__Try it__:
Once you find the line with "kinds of logic" in the data that follows, repeat it and every line after it exactly, through the line with "after the start".

__Data to process__:
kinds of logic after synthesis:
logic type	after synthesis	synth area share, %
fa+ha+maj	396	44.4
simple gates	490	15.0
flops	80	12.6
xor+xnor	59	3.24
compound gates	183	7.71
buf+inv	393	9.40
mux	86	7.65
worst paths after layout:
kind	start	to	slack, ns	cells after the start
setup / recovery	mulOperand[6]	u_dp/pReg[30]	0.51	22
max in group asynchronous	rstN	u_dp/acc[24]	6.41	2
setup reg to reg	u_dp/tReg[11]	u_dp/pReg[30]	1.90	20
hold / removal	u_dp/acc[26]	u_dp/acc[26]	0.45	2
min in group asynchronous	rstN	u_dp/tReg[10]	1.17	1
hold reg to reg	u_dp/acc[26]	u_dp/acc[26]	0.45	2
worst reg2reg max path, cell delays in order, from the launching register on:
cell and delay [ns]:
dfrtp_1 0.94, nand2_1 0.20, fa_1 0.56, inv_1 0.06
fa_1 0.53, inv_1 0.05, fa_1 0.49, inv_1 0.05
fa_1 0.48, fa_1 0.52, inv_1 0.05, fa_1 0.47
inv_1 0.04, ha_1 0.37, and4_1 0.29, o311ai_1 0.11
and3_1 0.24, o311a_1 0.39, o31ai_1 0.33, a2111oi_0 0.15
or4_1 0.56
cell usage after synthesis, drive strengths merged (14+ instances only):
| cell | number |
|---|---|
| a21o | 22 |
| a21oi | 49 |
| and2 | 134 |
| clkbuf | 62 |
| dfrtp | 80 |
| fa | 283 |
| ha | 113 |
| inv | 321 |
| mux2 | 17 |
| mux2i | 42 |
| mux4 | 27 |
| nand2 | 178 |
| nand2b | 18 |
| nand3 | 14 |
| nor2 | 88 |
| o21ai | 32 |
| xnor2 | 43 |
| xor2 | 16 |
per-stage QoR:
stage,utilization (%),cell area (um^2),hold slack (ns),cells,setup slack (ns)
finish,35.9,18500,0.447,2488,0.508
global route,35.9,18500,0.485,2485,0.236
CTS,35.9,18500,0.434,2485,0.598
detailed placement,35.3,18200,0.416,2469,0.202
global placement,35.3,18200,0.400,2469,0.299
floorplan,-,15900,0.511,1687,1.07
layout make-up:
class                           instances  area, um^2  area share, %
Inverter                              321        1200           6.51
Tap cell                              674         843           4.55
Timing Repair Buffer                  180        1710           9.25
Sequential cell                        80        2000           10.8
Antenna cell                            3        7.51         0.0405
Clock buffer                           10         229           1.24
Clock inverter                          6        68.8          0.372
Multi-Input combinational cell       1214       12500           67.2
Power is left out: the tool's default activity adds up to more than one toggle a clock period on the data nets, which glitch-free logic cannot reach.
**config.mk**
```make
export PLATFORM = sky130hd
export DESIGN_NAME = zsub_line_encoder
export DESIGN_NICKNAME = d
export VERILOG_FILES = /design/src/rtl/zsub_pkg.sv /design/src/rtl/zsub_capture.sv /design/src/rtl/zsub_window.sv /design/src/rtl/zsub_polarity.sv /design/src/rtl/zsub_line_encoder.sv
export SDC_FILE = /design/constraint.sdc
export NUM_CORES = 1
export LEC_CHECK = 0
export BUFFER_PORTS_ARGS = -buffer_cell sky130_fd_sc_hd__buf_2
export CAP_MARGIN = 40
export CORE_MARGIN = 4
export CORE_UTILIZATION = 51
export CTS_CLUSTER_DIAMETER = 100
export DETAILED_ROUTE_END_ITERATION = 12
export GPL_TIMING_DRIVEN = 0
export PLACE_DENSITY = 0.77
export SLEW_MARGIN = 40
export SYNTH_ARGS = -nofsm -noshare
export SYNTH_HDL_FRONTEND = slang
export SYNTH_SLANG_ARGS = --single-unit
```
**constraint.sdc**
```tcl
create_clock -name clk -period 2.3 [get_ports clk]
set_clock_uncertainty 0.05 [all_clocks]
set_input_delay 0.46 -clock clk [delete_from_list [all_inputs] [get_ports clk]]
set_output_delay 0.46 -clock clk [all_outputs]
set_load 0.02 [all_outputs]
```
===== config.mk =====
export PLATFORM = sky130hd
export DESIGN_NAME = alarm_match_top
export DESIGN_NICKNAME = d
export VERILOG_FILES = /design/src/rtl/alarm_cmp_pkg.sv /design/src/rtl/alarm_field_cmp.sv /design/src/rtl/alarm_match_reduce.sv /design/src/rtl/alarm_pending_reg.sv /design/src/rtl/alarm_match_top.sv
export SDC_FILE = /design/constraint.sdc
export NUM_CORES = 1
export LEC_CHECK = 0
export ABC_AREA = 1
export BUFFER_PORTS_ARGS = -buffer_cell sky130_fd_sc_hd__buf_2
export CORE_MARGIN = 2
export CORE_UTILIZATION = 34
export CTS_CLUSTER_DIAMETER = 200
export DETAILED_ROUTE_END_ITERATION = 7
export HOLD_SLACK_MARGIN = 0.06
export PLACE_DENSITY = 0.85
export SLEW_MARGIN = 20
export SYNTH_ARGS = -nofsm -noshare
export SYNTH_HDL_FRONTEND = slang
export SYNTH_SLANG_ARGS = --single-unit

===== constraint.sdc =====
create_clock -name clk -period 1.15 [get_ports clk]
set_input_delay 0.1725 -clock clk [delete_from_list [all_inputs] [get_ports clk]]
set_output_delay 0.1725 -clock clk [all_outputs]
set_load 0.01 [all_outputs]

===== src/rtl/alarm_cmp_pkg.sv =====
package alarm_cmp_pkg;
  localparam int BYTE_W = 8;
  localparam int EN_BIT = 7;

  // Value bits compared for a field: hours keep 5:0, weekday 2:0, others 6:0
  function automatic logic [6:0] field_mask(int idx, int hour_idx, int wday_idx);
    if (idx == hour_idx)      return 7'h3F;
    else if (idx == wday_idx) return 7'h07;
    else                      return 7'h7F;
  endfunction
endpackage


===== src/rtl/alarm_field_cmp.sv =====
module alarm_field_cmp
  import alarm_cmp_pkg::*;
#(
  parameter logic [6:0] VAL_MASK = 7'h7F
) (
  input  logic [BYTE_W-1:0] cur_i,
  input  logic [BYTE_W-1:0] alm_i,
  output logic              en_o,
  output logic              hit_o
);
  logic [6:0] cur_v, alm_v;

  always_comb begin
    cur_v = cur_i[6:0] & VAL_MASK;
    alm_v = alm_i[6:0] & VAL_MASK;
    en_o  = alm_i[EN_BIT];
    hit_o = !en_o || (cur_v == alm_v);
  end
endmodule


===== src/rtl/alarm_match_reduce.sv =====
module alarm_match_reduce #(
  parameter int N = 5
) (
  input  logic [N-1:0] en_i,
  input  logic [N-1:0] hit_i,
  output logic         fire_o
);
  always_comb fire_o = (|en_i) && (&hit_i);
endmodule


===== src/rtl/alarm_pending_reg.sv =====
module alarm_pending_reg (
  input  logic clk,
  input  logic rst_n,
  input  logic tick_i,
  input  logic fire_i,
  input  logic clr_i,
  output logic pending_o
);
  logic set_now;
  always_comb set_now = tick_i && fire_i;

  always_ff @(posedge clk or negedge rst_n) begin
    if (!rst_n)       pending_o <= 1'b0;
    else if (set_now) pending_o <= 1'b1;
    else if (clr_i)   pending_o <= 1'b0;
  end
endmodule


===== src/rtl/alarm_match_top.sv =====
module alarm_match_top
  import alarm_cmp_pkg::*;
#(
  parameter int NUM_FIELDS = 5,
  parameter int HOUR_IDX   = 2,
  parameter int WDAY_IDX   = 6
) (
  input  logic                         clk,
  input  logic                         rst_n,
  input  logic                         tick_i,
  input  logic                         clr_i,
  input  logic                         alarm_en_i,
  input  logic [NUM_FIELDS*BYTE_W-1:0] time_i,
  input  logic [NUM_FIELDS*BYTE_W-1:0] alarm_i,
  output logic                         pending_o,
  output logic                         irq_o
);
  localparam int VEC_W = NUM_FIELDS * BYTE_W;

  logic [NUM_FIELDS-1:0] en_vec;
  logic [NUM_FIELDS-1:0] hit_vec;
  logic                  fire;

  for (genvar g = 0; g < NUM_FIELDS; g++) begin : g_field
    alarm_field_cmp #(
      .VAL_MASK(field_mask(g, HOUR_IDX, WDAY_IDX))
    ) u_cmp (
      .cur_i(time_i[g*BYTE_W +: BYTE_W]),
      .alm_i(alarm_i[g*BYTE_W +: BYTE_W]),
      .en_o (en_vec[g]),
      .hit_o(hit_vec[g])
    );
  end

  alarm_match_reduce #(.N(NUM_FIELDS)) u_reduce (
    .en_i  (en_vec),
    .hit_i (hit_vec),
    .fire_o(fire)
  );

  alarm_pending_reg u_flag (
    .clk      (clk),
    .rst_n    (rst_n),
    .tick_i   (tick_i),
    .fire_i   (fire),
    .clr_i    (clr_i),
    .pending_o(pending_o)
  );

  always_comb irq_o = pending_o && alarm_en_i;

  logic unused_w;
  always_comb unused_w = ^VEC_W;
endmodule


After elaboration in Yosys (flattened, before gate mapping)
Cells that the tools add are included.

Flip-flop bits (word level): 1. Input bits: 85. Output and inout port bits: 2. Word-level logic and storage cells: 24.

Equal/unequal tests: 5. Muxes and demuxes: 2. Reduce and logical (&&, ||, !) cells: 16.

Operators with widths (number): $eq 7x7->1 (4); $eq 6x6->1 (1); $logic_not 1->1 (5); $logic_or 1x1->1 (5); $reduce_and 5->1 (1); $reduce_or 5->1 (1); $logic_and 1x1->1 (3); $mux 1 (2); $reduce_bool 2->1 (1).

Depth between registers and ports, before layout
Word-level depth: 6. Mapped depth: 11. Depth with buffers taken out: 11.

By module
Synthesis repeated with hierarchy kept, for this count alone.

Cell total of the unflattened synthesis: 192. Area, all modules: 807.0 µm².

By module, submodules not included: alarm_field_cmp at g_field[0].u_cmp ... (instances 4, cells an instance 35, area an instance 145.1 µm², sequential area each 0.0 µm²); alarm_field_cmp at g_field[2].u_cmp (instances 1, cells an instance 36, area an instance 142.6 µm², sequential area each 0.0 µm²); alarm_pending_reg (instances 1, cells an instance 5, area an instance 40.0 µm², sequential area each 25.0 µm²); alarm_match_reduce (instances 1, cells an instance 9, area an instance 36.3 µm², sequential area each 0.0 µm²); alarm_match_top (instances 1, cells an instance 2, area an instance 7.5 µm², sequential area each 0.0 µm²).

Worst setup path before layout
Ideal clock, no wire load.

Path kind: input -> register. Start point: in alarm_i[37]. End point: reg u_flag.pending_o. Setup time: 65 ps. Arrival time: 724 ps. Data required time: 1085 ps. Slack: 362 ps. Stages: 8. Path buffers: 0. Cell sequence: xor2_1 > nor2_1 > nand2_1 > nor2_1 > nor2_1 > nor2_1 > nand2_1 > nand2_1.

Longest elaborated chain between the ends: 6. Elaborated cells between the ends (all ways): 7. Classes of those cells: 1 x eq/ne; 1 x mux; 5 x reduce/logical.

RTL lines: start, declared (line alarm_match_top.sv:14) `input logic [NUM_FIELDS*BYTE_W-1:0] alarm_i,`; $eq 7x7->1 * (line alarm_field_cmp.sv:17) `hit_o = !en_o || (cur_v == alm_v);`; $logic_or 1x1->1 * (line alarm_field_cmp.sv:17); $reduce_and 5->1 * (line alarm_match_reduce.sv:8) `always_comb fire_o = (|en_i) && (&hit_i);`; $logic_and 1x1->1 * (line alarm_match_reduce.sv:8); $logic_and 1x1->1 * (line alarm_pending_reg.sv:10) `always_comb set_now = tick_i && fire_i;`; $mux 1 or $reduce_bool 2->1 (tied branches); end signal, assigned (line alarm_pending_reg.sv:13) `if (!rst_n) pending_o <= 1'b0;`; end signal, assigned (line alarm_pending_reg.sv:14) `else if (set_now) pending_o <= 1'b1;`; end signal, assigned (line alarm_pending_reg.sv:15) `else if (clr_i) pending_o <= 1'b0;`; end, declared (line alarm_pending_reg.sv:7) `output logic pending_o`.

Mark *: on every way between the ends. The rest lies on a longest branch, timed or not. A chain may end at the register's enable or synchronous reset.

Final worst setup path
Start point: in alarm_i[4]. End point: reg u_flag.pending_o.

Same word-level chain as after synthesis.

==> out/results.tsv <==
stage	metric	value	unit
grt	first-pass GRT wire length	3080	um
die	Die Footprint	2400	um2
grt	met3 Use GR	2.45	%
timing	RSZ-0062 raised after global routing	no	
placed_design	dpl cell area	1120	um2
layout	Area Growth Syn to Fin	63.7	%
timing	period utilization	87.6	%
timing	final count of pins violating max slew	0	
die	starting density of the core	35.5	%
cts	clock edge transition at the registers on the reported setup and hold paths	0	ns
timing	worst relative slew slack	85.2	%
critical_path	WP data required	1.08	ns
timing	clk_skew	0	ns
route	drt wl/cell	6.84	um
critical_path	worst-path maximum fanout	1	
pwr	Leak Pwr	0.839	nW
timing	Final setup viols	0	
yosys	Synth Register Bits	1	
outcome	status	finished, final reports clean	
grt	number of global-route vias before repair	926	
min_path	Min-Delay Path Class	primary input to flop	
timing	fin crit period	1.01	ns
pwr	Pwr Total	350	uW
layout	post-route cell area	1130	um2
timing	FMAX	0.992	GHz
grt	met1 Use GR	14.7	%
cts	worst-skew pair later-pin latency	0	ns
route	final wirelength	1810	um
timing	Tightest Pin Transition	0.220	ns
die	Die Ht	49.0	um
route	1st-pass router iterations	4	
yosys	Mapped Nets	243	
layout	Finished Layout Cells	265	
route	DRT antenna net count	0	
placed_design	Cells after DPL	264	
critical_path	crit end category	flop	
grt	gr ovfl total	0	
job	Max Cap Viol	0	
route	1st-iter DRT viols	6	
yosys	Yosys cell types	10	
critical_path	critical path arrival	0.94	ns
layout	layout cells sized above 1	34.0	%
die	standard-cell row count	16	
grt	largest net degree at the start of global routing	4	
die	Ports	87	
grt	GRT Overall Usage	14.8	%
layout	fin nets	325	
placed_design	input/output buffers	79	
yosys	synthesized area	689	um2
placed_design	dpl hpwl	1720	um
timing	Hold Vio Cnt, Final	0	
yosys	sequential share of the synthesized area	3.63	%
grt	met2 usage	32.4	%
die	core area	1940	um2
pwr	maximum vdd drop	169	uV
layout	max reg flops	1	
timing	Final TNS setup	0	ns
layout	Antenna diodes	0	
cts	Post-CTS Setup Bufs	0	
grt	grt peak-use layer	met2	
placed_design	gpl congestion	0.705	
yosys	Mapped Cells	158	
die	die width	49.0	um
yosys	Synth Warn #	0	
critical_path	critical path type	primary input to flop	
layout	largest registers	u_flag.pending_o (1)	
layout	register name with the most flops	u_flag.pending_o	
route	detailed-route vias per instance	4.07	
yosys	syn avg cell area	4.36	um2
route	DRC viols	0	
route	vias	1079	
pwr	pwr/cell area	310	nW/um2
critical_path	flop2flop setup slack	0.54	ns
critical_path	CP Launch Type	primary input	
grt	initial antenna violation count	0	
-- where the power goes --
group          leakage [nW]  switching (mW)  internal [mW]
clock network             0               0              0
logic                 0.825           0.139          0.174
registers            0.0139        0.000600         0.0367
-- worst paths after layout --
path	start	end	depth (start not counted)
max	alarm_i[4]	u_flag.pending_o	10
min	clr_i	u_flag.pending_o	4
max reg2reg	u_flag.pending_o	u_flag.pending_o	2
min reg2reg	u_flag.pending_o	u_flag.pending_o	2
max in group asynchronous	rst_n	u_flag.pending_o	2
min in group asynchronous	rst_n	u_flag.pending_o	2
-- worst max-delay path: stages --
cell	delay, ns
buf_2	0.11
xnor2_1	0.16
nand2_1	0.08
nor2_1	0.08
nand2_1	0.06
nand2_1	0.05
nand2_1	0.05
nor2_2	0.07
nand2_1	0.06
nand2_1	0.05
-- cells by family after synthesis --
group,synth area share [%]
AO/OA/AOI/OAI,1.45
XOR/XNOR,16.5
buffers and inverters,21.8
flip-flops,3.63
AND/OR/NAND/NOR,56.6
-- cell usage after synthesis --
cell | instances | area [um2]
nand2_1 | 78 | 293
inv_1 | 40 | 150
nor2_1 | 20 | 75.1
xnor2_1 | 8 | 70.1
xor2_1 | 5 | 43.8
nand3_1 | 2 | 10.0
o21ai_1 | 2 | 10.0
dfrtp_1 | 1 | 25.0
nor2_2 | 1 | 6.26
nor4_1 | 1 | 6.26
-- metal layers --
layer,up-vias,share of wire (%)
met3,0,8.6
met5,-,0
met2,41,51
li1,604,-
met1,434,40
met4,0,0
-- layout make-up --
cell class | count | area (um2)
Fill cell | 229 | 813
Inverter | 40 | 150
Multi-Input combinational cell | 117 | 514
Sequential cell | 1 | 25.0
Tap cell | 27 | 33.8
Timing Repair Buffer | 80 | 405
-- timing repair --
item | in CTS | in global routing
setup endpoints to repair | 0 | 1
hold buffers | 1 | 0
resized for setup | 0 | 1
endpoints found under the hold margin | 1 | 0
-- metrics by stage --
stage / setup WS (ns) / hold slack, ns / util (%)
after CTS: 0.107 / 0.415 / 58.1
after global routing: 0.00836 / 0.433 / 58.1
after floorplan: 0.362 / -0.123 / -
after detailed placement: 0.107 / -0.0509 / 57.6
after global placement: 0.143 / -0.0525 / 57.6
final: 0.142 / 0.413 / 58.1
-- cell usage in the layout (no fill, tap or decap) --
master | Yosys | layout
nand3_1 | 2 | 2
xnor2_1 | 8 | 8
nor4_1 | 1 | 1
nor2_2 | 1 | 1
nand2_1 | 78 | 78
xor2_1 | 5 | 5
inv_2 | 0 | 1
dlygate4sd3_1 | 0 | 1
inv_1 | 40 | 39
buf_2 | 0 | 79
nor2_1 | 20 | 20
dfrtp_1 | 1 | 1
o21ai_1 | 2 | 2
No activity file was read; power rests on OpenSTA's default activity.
* * *
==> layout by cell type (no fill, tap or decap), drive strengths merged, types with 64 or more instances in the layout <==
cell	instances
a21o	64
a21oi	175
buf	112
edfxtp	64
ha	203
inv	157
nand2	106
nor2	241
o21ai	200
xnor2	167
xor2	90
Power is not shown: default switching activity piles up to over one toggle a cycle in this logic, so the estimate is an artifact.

__Task solution__:
kinds of logic after synthesis:
logic type	after synthesis	synth area share, %
fa+ha+maj	396	44.4
simple gates	490	15.0
flops	80	12.6
xor+xnor	59	3.24
compound gates	183	7.71
buf+inv	393	9.40
mux	86	7.65
worst paths after layout:
kind	start	to	slack, ns	cells after the start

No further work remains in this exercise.